3. Cell Number Optimization

Typically cell-based assays are more robust when there are more cells. Cellular imaging is a bit trickier; plating too many cells can cause cells to grow on top of each other, confusing proper segmentation of cells for cell counting or other assessments. Plating too few cells can be statistically insignificant and skew cell sub-population analysis. Post-plating and post-treatment incubation times should also be factored into cell number determination, as cell propagation can continue during the preparation and execution of the experiment.

4. Cell Type

A wide variety of cell types can be used for cellular imaging, including immortalized cell lines, primary cells, and stem cells. Most cell types used in microscopy applications are adherent in nature; with the right treatment, the cells will adhere and form a two-dimensional (2D) layer of cells across the bottom of the well. 2D is the most straightforward format for imaging, as the cells are in a single plane which can be found using the auto-focus capability of the imager.

Suspension cells, such as erythrocytes and leukocytes, can also be imaged. These cell types lack the ability to adhere to a surface and require additional manipulation to restrict them to a single focal plane at the surface of the vessel used for microscopy. Suspension cells can be transferred onto a microscope slide with coverslip or hemocytometer with cover glass which restricts the cells in the axial direction and provides better image clarity. With microplates, a centrifugation step can also be used to induce cells to the bottom of the well.

More complicated biology, such as tissues and three-dimensional (3D) cellular structures, have also been incorporated into image-based experimental processes.
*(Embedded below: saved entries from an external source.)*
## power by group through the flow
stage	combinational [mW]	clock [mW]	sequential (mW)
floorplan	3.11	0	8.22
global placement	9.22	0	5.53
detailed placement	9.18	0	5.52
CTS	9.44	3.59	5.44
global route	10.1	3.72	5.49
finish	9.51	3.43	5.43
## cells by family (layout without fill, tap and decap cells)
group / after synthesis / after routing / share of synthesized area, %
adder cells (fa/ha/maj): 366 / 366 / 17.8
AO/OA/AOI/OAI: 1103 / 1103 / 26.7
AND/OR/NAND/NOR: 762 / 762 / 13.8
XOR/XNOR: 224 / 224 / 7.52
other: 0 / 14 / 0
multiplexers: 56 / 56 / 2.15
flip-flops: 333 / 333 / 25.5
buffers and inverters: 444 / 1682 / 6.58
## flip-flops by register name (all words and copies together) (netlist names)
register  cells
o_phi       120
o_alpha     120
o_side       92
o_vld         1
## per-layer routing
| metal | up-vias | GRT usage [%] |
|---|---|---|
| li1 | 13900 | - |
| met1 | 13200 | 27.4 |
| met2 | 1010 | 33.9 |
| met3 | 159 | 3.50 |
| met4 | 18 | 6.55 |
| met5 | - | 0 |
### src/plau_pkg.sv
// Shared types, widths, constants and helper functions for the launch angle unit.
// No dependencies; imported by every module of the block.
package plau_pkg;

    localparam int ZW        = 25;   // angle accumulator, enough for 20 fraction bits
    localparam int CW        = 48;   // CORDIC x/y datapath
    localparam int NUM_W     = 54;   // 256*g*x^2
    localparam int DEN_W     = 32;   // v^2
    localparam int Q_W       = 27;   // quotient bits 26..0
    localparam int SQ_W      = 48;   // square root working width
    localparam int ROOT_W    = 24;
    localparam int A_W       = 27;
    localparam int SS_W      = 31;
    localparam int TABLE_LEN = 24;

    localparam logic [Q_W-1:0] Q_SAT = 27'd33554432;

    localparam longint Q30_PI      = 64'sd3373259426;
    localparam longint Q30_HALF_PI = 64'sd1686629713;

    localparam longint ATAN_Q30 [TABLE_LEN] = '{
        64'sd843314857, 64'sd497837829, 64'sd263043837, 64'sd133525159,
        64'sd67021687,  64'sd33543516,  64'sd16775851,  64'sd8388437,
        64'sd4194283,   64'sd2097149,   64'sd1048576,   64'sd524288,
        64'sd262144,    64'sd131072,    64'sd65536,     64'sd32768,
        64'sd16384,     64'sd8192,      64'sd4096,      64'sd2048,
        64'sd1024,      64'sd512,       64'sd256,       64'sd128
    };

    typedef struct packed {
        logic [15:0]        launch_speed;
        logic [14:0]        target_horizontal;
        logic signed [15:0] target_vertical;
    } t_req;

    typedef struct packed {
        logic [1:0]         solution_count;
        logic signed [15:0] flat_angle;
        logic signed [15:0] lofted_angle;
    } t_res;

    // per-request data carried alongside the arithmetic cells
    typedef struct packed {
        logic                  ok;
        logic                  down;
        logic                  rzero;
        logic [14:0]           x;
        logic signed [15:0]    y;
        logic signed [A_W-1:0] a;
        logic [SS_W-1:0]       ss;
    } t_side;

    typedef struct packed {
        logic signed [CW-1:0] cx;
        logic signed [CW-1:0] cy;
        logic signed [ZW-1:0] z;
    } t_rot;

    // Q30 to frac bits, round half up
    function automatic logic signed [ZW-1:0] from_q30(input longint v, input int frac);
        longint r;
        r = (v + (longint'(1) << (29 - frac))) >>> (30 - frac);
        return ZW'(r);
    endfunction

    function automatic t_rot rot_step(input t_rot c, input int i,
                                      input logic signed [ZW-1:0] ang);
        t_rot                 n;
        logic signed [CW-1:0] dx;
        logic signed [CW-1:0] dy;
        dx = $signed(c.cy) >>> i;
        dy = $signed(c.cx) >>> i;
        if (c.cy[CW-1] == 1'b0) begin
            n.cx = c.cx + dx;
            n.cy = c.cy - dy;
            n.z  = c.z + ang;
        end else begin
            n.cx = c.cx - dx;
            n.cy = c.cy + dy;
            n.z  = c.z - ang;
        end
        return n;
    endfunction

endpackage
The difference in size and shape compared to individual 2D-plated cells, make more advanced imaging procedures necessary. Tissue samples can often be much larger than the field of view provided by the microscope objective, particularly if high resolution is desired with high numerical aperture objectives. An image montage procedure captures numerous images across the entire tissue which can then be stitched together into a single composite image which can then be used for analysis. 3D cellular structures contain hundreds to thousands of cells which extend not only in the x- and y-axes, but also in the z-axis. Capturing a z-stacked set of images across multiple z-planes, coupled with z-projection image processing allows for a composite image with better focus than any one of the individual z-stack images. This z-projected composite image can increase the accuracy of any subsequent analysis.

5. Fluorophores and Imaging Filter Sets

It’s essential to use the best fluorophore for successful imaging. Excitation and emission spectra of the fluorescent probe or protein should be matched with LED light sources, excitation and emission filters, and dichroic mirrors available to assure satisfactory fluorescent signal. The fluorophore's Stokes shift is an important variable to consider as narrow Stokes shift can lead to excessive background fluorescence and poor signal to background. Additional optimization is necessary if multiple fluorophores are used together in a multiplexed format. Molecular spectra tend to be broad and overlap in both excitation and emission spectra can occur, resulting in bleed-through of one fluorophore into the fluorescent channel of another. This is particularly important should both fluorophores be colocalized in the same area within a cell.